Alpha Omega Alpha Honor Medical Society
Twenty University of Chicago Pritzker School of Medicine students were inducted into the Alpha Omega Alpha (AΩA) Honor Medical Society. The honor society recognizes fourth-year medical students for academic excellence, leadership, compassion and fairness.
Members of the AΩA Class of 2021 are: Tess Allan, Michael Andersen, SB’15, Stephanie Bi, AB’16, Jeffrey Bunker, PhD’18, David Cook, Nicole Dussault, SM’20, Phillip Hsu, PhD’18, Ryan Judd, Gena Lenti, Seán Lyne, Robert Nolan, Christianah Ogunleye, Mikhail Pakvasa, Emily Papazian, Ramya Parameswaran, PhD’18, Anastasia Piersa, Kellie Schueler, Nichole Smith, Jasmine Tzeggai and Benjamin Yang.
Each AΩA class recognizes alumni, faculty and housestaff with election to the Illinois Beta Chapter (University of Chicago). Alumni are elected based on leadership and accomplishments, and are not eligible until 10 years after graduation. Faculty are elected based on demonstrated commitment to scholarly excellence and medical education.

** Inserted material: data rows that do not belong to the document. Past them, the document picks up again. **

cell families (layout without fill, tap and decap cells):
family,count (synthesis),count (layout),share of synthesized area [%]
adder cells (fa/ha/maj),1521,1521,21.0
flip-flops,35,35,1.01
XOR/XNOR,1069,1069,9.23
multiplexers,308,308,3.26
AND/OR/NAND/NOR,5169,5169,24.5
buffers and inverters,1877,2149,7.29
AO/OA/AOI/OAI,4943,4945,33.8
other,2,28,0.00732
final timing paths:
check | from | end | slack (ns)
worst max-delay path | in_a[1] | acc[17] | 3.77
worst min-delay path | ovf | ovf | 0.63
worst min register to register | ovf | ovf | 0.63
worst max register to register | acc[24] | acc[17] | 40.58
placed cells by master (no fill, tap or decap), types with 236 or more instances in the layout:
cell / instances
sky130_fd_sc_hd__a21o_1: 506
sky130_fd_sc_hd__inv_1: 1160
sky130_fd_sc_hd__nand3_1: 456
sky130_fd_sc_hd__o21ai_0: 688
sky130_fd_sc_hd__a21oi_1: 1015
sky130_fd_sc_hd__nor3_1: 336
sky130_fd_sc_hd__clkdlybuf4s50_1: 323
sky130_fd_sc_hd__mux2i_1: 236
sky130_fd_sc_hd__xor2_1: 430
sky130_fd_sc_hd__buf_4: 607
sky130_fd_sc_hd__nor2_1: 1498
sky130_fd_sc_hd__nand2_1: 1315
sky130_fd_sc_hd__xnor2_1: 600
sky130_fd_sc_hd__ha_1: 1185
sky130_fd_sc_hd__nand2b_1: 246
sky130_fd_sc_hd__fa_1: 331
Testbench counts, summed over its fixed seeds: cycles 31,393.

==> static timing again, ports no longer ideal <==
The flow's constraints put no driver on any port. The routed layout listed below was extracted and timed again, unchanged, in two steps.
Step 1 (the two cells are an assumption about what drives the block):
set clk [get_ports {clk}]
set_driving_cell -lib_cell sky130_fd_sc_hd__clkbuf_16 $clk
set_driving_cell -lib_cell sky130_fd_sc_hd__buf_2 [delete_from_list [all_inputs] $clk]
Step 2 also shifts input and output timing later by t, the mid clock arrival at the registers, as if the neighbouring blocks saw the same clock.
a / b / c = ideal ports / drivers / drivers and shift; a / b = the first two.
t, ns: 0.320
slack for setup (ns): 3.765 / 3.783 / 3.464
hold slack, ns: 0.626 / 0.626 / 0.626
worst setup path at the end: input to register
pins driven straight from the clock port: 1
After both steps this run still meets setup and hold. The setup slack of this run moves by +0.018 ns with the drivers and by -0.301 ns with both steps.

Residents and fellows are elected based on achievement, promise and mentorship qualities.
The 2021 honorees are:
Alumnus: John Blair, MD’03, Assistant Professor, Department of Medicine.

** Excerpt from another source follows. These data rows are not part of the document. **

Context: an optimization exercise on an open-source flow, tuned for small area, a short achievable clock period and few clock cycles per item. The choices shown serve that exercise and are no tape-out recipe. The RTL was checked by simulation tests, not by an equivalence proof against the original design.

// comb_stage
module comb_stage (
    input  wire        clk,
    input  wire        rst,         
    input  wire        in_valid,
    output wire        in_ready,
    input  wire [31:0] a,           
    input  wire [31:0] b,           
    input  wire [31:0] c,           
    input  wire [31:0] u,           
    input  wire        u_ok,        
    input  wire [31:0] v,           
    input  wire        v_ok,        
    output reg         out_valid,
    output reg  [31:0] x,           
    output reg         x_ok,        
    output reg         num          
);
Size in the first run: roughly 6,100 cells after synthesis, ~200 I/O pins, ~58,000 um2 of cells after synthesis.
clock: 45.0 ns
lec_check: 0
cap_margin: 20
core_margin: 2
core_utilization: 75
cts_cluster_diameter: 120
cts_cluster_size: 25
place_density: 0.85
slew_margin: 20
synth_hierarchical: 1
standard.sh (not shown) runs the stock make flow with config.mk's settings and CLKGATE_MAP_FILE= SYNTH_SCRIPT=/design/flow/synth_recipe.tcl, a recipe that flattens the netlist after the stock synthesis.
==> flow/flow/run.sh <==
#!/bin/bash
# Layout: the standard flow (standard.sh) with two changes.
#  1. The port buffers the flow inserts on every input and output are
#     sky130_fd_sc_hd__buf_2 cells rather than the resizer's default choice.
#  2. Between synthesis and floorplanning, flow/downsize.tcl swaps the
#     combinational cells of drive strength 2 or more that lie only on short
#     paths (worst setup slack at least 36.8 ns against the 45 ns clock) for the
#     same function at drive strength 1. Flip-flops are not touched.
# Each tool's output goes to a log of its own here; ORFS also keeps each
# step's log under orfs/logs/.
set -euo pipefail
export BUFFER_PORTS_ARGS="-buffer_cell sky130_fd_sc_hd__buf_2"
bash standard.sh synth > synth.log 2>&1
R="orfs/results/${FLOW_PLATFORM}/comb_stage/base"
DOWNSIZE_LIB="${FLOW_HOME}/platforms/${FLOW_PLATFORM}/lib/sky130_fd_sc_hd__tt_025C_1v80.lib" \
DOWNSIZE_ODB="$R/1_synth.odb" DOWNSIZE_SDC="$R/1_synth.sdc" DOWNSIZE_MIN_SLACK=36.8 \
  openroad -exit flow/downsize.tcl > downsize.log 2>&1
bash standard.sh > standard.log 2>&1
==> flow/flow/downsize.tcl <==
# Swap combinational cells of drive strength 2 or more (buffers, inverters and
# flip-flops excepted) for the same function at drive strength 1 when every
# path through the cell is short: its worst setup slack is at least
# DOWNSIZE_MIN_SLACK ns. Runs on the synthesized design before floorplanning.
set odb $::env(DOWNSIZE_ODB)
read_liberty $::env(DOWNSIZE_LIB)
read_db $odb
read_sdc $::env(DOWNSIZE_SDC)
set_load 0.004 [get_nets *]
set min_slack $::env(DOWNSIZE_MIN_SLACK)
set db [ord::get_db]
set cand {}
foreach inst [[ord::get_db_block] getInsts] {
  set m [$inst getMaster]
  set name [$m getName]
  if {![regexp {^(sky130_fd_sc_hd__(\w+?))_(\d+)$} $name -> base func drive]} { continue }
  if {$drive < 2} { continue }
  if {[regexp {^(buf|clkbuf|dly|clkdly|dfxtp|dfrtp|dfstp|dfxbp|edfxtp|sdf|dlx|conb|tap|fill|decap|diode|inv|clkinv)} $func]} { continue }
  set nm [$db findMaster ${base}_1]
  if {$nm == "NULL" || $nm == ""} { continue }
  set worst 1e9
  foreach it [$inst getITerms] {
    if {![$it isOutputSignal]} { continue }
    set pin [get_pins [$inst getName]/[[$it getMTerm] getName]]
    set s [get_property $pin slack_max]
    if {$s < $worst} { set worst $s }
  }
  if {$worst >= $min_slack} { lappend cand [list $inst $nm] }
}
set n 0
foreach c $cand {
  [lindex $c 0] swapMaster [lindex $c 1]
  incr n
}
puts "downsized $n cells"
write_db $odb
Testbench counts at the start, summed over its fixed seeds: cycles 16,048, items 16,000.
Edit:
--- a/flow/flow/run.sh
+++ b/flow/flow/run.sh
@@ -6,3 +6,3 @@
 #     combinational cells of drive strength 2 or more that lie only on short
-#     paths (worst setup slack at least 36.8 ns against the 45 ns clock) for the
+#     paths (worst setup slack at least 37 ns against the 45 ns clock) for the
 #     same function at drive strength 1. Flip-flops are not touched.
@@ -15,3 +15,3 @@
 DOWNSIZE_LIB="${FLOW_HOME}/platforms/${FLOW_PLATFORM}/lib/sky130_fd_sc_hd__tt_025C_1v80.lib" \
-DOWNSIZE_ODB="$R/1_synth.odb" DOWNSIZE_SDC="$R/1_synth.sdc" DOWNSIZE_MIN_SLACK=36.8 \
+DOWNSIZE_ODB="$R/1_synth.odb" DOWNSIZE_SDC="$R/1_synth.sdc" DOWNSIZE_MIN_SLACK=37.0 \
   openroad -exit flow/downsize.tcl > downsize.log 2>&1
--- a/flow/config.mk
+++ b/flow/config.mk
@@ -9,6 +9,4 @@
 export CORE_MARGIN = 2
-export CORE_UTILIZATION = 75
-export CTS_CLUSTER_DIAMETER = 120
-export CTS_CLUSTER_SIZE = 25
-export PLACE_DENSITY = 0.85
+export CORE_UTILIZATION = 70
+export PLACE_DENSITY = 0.8
 export SLEW_MARGIN = 20
Setup slack gets worse by 33 ps.
Clock-buffer cell count came out higher by 37.
Global-route usage came out lower by 3.1 points.
Wire length came out lower slightly.
Cell count came out higher slightly.
Sequential cell count is unchanged.
Edit:
--- a/flow/config.mk
+++ b/flow/config.mk
@@ -10,2 +10,4 @@
 export CORE_UTILIZATION = 70
+export CTS_CLUSTER_DIAMETER = 120
+export CTS_CLUSTER_SIZE = 25
 export PLACE_DENSITY = 0.8
The new run went through all stages and came out clean.
Design area drops by 1.5%.
Worst setup slack gains 23 ps.
Synthesized cell count is unchanged.

* * *

gamma:
comb_stage again, from the RTL that the note above started with.
export LEC_CHECK = 0
export CAP_MARGIN = 20
export CORE_MARGIN = 2
export CORE_UTILIZATION = 70
export CTS_CLUSTER_DIAMETER = 120
export CTS_CLUSTER_SIZE = 25
export PLACE_DENSITY = 0.8
export SLEW_MARGIN = 20
export SYNTH_HIERARCHICAL = 1
create_clock -name core_clock -period 45.0 [get_ports {clk}]
==> flow/flow/run.sh <==
#!/bin/bash
# Layout: the standard flow (standard.sh) unchanged, except that the port
# buffers the flow inserts on every input and output are sky130_fd_sc_hd__buf_2
# cells rather than the resizer's default choice. make's output goes to
# standard.log; ORFS keeps each step's own log under orfs/logs/.
set -euo pipefail
export BUFFER_PORTS_ARGS="-buffer_cell sky130_fd_sc_hd__buf_2"
bash standard.sh > standard.log 2>&1
Testbench counts of gamma, summed over its fixed seeds: cycles 16,048, items 16,000.
### gamma -> beta
Settings: CTS_CLUSTER_DIAMETER no longer set, was 120; CTS_CLUSTER_SIZE no longer set, was 25.
--- outcome ---
From beta to gamma, number of buffers inserted by port buffering did not move at all.
Between beta and gamma, the buffering stage count on the worst path with inverters included figures differ only marginally.
Compared with gamma, placement density in the core of beta is higher.
In beta, the proportion of layout cells with a drive suffix above 1 came out 0.67 points above the value in gamma.
Looking only at first-iteration DRC count, and setting everything else aside, the higher value of gamma and beta goes to beta.
The via count reported for beta is higher than the one for gamma.
On overall fraction of global-route tracks in use: between gamma and beta, it ends up higher for beta.
Route | beta vs gamma | wire longer in beta

re-timing with driven ports:
In the flow no input, the clock included, has a driving cell. The finished layouts below were timed again as built, in two steps.
Step 1 assumes that a clkbuf_16 drives the clock port and a buf_2 every other input.
Step 2 moves the port delays by t, midway between the first and last clock arrival at a register: inputs arrive t later, outputs are due t later. That takes back most of the time a late clock gives input paths.
Slacks: no drivers / after step 1 / after step 2; pairs: no drivers / after step 1.
| run | t (ns) | setup slack, ns | worst setup path after step 2 | worst register clock-pin slew, ns | pins driven straight from the clock port |
|---|---|---|---|---|---|
| the first run of note 1 | 0.724 | 34.892 / 34.818 / 35.541 | register to output | 0.10 / 0.10 | 1 |
| the second run of note 1 | 0.741 | 34.859 / 34.786 / 35.527 | register to output | 0.07 / 0.07 | 1 |
| the third run of note 1 | 0.744 | 34.882 / 34.806 / 35.551 | register to output | 0.10 / 0.10 | 1 |
| gamma | 0.730 | 34.885 / 34.815 / 35.545 | register to output | 0.10 / 0.10 | 1 |
| beta | 0.739 | 34.884 / 34.811 / 35.550 | register to output | 0.07 / 0.07 | 1 |
After both steps every run listed still meets setup and hold.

Faculty: Kamala Gullapalli Cotts, MD, Associate Professor, Department of Medicine, and Sonia Oyola, MD, Assistant Professor, Department of Family Medicine.
Housestaff: Dany Accilien, MD, Chief Resident in emergency medicine; Shirlene Obuobi, MD’18, and Ben Vasquez, MD, internal medicine residents.
Aimee Crow, MD, pediatric hospitalist at Evanston Hospital, part of the NorthShore University HealthSystem, and senior clinician educator for the Pritzker School of Medicine, received the Volunteer Clinical Faculty Award, which recognizes a community physician who contributes with distinction to the education and training of medical students.
Members of the Alpha Omega Alpha Class of 2021 participate virtually in the induction ceremony.